Playstation: Sony bezahlt rund 229 Millionen US-Dollar für Insomniac
Es war eine der größeren Überraschungen der Gamescom 2019: Sony hat während der Kölner Spielemesse bekanntgegeben, das bis dahin unabhängige Entwicklerstudio Insomniac Games kaufen zu wollen. Die Akquisition ist nun abgeschlossen und das US-Magazin Polygon hat zuerst herausgefunden(öffnet im neuen Fenster), was Sony sich den Spaß kosten lässt: Rund 24,9 Milliarden Yen wechseln im Rahmen der Übernahme den Besitzer – rund 229 Millionen US-Dollar.
Insomniac gehört ebenso wie Naughty Dog (Uncharted), Guerrilla Games (Horizon) und Polyphony Digital (Gran Turismo) zu den Sony Worldwide Studios. Gerüchten zufolge arbeiten die Entwickler schon länger an einer Fortsetzung des 2018 veröffentlichten, höchst erfolgreichen Actionspiels Marvel's Spider-Man (Test auf Golem.de).

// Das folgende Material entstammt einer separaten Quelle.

[src/rtl/training_feeder.sv]
`timescale 1ns/1ps
`default_nettype none
// ============================================================================
// Module   : training_feeder
// Brief    : Holds a set of training cases and streams one case per pass into
//            the DNN in per-clock chunks. The absolute output-layer error of
//            each pass is summed and reported with a one-cycle valid pulse.
//            Optional macro FEEDER_LFSR_EN builds the random (LFSR) case order.
// Revision : 1.0  initial release
// ============================================================================
module training_feeder #(
    parameter int WIDTH     = 16,
    parameter int N_IN      = 16,
    parameter int N_OUT     = 4,
    parameter int A_CHUNK   = 4,
    parameter int Y_CHUNK   = 1,
    parameter int CASES     = 8,
    parameter int ERR_WIDTH = 24,
    localparam int c_iw     = $clog2(CASES)
) (
    input  logic                 clk,
    input  logic                 reset,
    input  logic                 run,
    input  logic                 mode,
    input  logic                 load_en,
    input  logic [c_iw-1:0]      load_addr,
    input  logic [N_IN-1:0]      load_a,
    input  logic [N_OUT-1:0]     load_y,
    input  logic [WIDTH-1:0]     dL,
    output logic [A_CHUNK-1:0]   act_in,
    output logic [Y_CHUNK-1:0]   y_in,
    output logic                 busy,
    output logic [c_iw-1:0]      case_idx,
    output logic [ERR_WIDTH-1:0] err_sum,
    output logic                 err_valid
);

    localparam int c_chunks = N_IN / A_CHUNK;
    localparam int c_cw     = $clog2(c_chunks + 2);
    localparam logic [c_cw-1:0] c_last_chunk = c_cw'(c_chunks - 1);
    localparam logic [c_cw-1:0] c_last_drain = c_cw'(1);

    typedef enum logic [1:0] {
        S_IDLE   = 2'd0,
        S_FEED   = 2'd1,
        S_DRAIN  = 2'd2,
        S_REPORT = 2'd3
    } state_t;

    state_t               r_state;
    state_t               w_state_nxt;
    logic [c_cw-1:0]      r_cnt;
    logic [c_cw-1:0]      w_cnt_nxt;
    logic                 w_select;
    logic                 w_report;
    logic [c_iw-1:0]      w_sel_idx;
    logic                 w_seq_step;
    logic [c_iw-1:0]      r_seq;

    logic [N_IN-1:0]      r_mem_a [CASES];
    logic [N_OUT-1:0]     r_mem_y [CASES];
    logic [N_IN-1:0]      r_a_sh;
    logic [N_OUT-1:0]     r_y_sh;

    logic [ERR_WIDTH-1:0] r_acc;
    logic [ERR_WIDTH-1:0] w_acc_sum;
    logic [ERR_WIDTH:0]   w_sum_wide;
    logic [WIDTH-1:0]     w_abs;

    // ------------------------------------------------------------------------
    // Case selection
    // ------------------------------------------------------------------------
`ifdef FEEDER_LFSR_EN
    logic [15:0] r_lfsr;
    logic [15:0] w_lfsr_nxt;

    always_comb begin
        w_lfsr_nxt = {r_lfsr[0] ^ r_lfsr[2] ^ r_lfsr[3] ^ r_lfsr[5], r_lfsr[15:1]};
        w_sel_idx  = mode ? w_lfsr_nxt[c_iw-1:0] : r_seq;
        w_seq_step = ~mode;
    end

    always_ff @(posedge clk or posedge reset) begin
        if (reset) begin
            r_lfsr <= 16'hACE1;
        end else if (w_select && mode) begin
            r_lfsr <= w_lfsr_nxt;
        end
    end
`else
    logic w_unused_mode;
    assign w_unused_mode = mode;

    always_comb begin
        w_sel_idx  = r_seq;
        w_seq_step = 1'b1;
    end
`endif

    // CASES is a power of two, so the natural overflow is the required wrap.
    always_ff @(posedge clk or posedge reset) begin
        if (reset) begin
            r_seq <= '0;
        end else if (w_select && w_seq_step) begin
            r_seq <= r_seq + 1'b1;
        end
    end

    // ------------------------------------------------------------------------
    // Pass sequencer
    // ------------------------------------------------------------------------
    always_comb begin
        w_state_nxt = r_state;
        w_cnt_nxt   = r_cnt;
        w_select    = 1'b0;
        w_report    = 1'b0;
        case (r_state)
            S_IDLE: begin
                if (run) begin
                    w_select    = 1'b1;
                    w_state_nxt = S_FEED;
                    w_cnt_nxt   = '0;
                end
            end
            S_FEED: begin
                if (r_cnt == c_last_chunk) begin
                    w_state_nxt = S_DRAIN;
                    w_cnt_nxt   = '0;
                end else begin
                    w_cnt_nxt = r_cnt + 1'b1;
                end
            end
            S_DRAIN: begin
                if (r_cnt == c_last_drain) begin
                    w_report    = 1'b1;
                    w_state_nxt = S_REPORT;
                    w_cnt_nxt   = '0;
                end else begin
                    w_cnt_nxt = r_cnt + 1'b1;
                end
            end
            S_REPORT: begin
                if (run) begin
                    w_select    = 1'b1;
                    w_state_nxt = S_FEED;
                end else begin
                    w_state_nxt = S_IDLE;
                end
                w_cnt_nxt = '0;
            end
            default: begin
                w_state_nxt = S_IDLE;
                w_cnt_nxt   = '0;
            end
        endcase
    end

    always_ff @(posedge clk or posedge reset) begin
        if (reset) begin
            r_state <= S_IDLE;
            r_cnt   <= '0;
        end else begin
            r_state <= w_state_nxt;
            r_cnt   <= w_cnt_nxt;
        end
    end

    // ------------------------------------------------------------------------
    // Case memory (a same-cycle snapshot reads the pre-write contents)
    // ------------------------------------------------------------------------
    always_ff @(posedge clk or posedge reset) begin
        if (reset) begin
            for (int i = 0; i < CASES; i++) begin
                r_mem_a[i] <= '0;
                r_mem_y[i] <= '0;
            end
        end else if (load_en) begin
            r_mem_a[load_addr] <= load_a;
            r_mem_y[load_addr] <= load_y;
        end
    end

    // ------------------------------------------------------------------------
    // Error magnitude and saturating accumulation
    // ------------------------------------------------------------------------
    always_comb begin
        // Unsigned reading of the negation gives 2^(WIDTH-1) for the most negative sample.
        w_abs      = dL[WIDTH-1] ? -dL : dL;
        w_sum_wide = {1'b0, r_acc} + {{(ERR_WIDTH + 1 - WIDTH){1'b0}}, w_abs};
        w_acc_sum  = w_sum_wide[ERR_WIDTH] ? {ERR_WIDTH{1'b1}} : w_sum_wide[ERR_WIDTH-1:0];
    end

    // ------------------------------------------------------------------------
    // Stream shifters and registered outputs
    // ------------------------------------------------------------------------
    always_ff @(posedge clk or posedge reset) begin
        if (reset) begin
            r_a_sh    <= '0;
            r_y_sh    <= '0;
            r_acc     <= '0;
            act_in    <= '0;
            y_in      <= '0;
            busy      <= 1'b0;
            case_idx  <= '0;
            err_sum   <= '0;
            err_valid <= 1'b0;
        end else begin
            busy      <= (w_state_nxt == S_FEED) || (w_state_nxt == S_DRAIN);
            err_valid <= w_report;
            if (w_report) begin
                err_sum <= w_acc_sum;
            end
            if (w_select) begin
                case_idx <= w_sel_idx;
                act_in   <= r_mem_a[w_sel_idx][A_CHUNK-1:0];
                y_in     <= r_mem_y[w_sel_idx][Y_CHUNK-1:0];
                r_a_sh   <= r_mem_a[w_sel_idx] >> A_CHUNK;
                r_y_sh   <= r_mem_y[w_sel_idx] >> Y_CHUNK;
                r_acc    <= '0;
            end else begin
                if (busy) begin
                    r_acc <= w_acc_sum;
                end
                if (r_state == S_FEED) begin
                    if (r_cnt == c_last_chunk) begin
                        act_in <= '0;
                        y_in   <= '0;
                    end else begin
                        act_in <= r_a_sh[A_CHUNK-1:0];
                        y_in   <= r_y_sh[Y_CHUNK-1:0];
                        r_a_sh <= r_a_sh >> A_CHUNK;
                        r_y_sh <= r_y_sh >> Y_CHUNK;
                    end
                end
            end
        end
    end

endmodule
`default_nettype wire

Der zweite Teil soll den Spekulationen zufolge 2021 für die Playstation 5 erscheinen. Außerdem gibt es vage Hinweise auf eine Fortsetzung von Ratchet & Clank – bestätigt ist beides nicht.
Insomniac Games wurde 1994 unter dem Namen Xtreme Software von Ted Price gegründet, der das Unternehmen immer noch leitet; die Umbenennung erfolgte 1995. Das zuletzt veröffentlichte Spiel ist das 2018 exklusiv für die Playstation 4 erschienene Marvel's Spider-Man (Test auf Golem.de), in dem Spieler als Superheld Peter Parker in Manhattan gegen allerlei Schurken kämpfen. Insomniac hat seinen Hauptsitz bei Los Angeles, es beschäftigt rund 300 Mitarbeiter.

Bekannt wurde das Studio vor allem durch Serien wie Spyro the Dragon (ab 1998) und Ratchet & Clank (ab 2002). Die meisten Spiele produzierte das Studio für die Playstation-Plattform, zwischendurch arbeitete es aber auch auf anderer Hardware. Ein Titel erschien sogar im Auftrag von Microsoft für die Xbox One und für Windows-PC: das 2014 veröffentlichte, allerdings nur mittelmäßige Actionspiel Sunset Overdrive.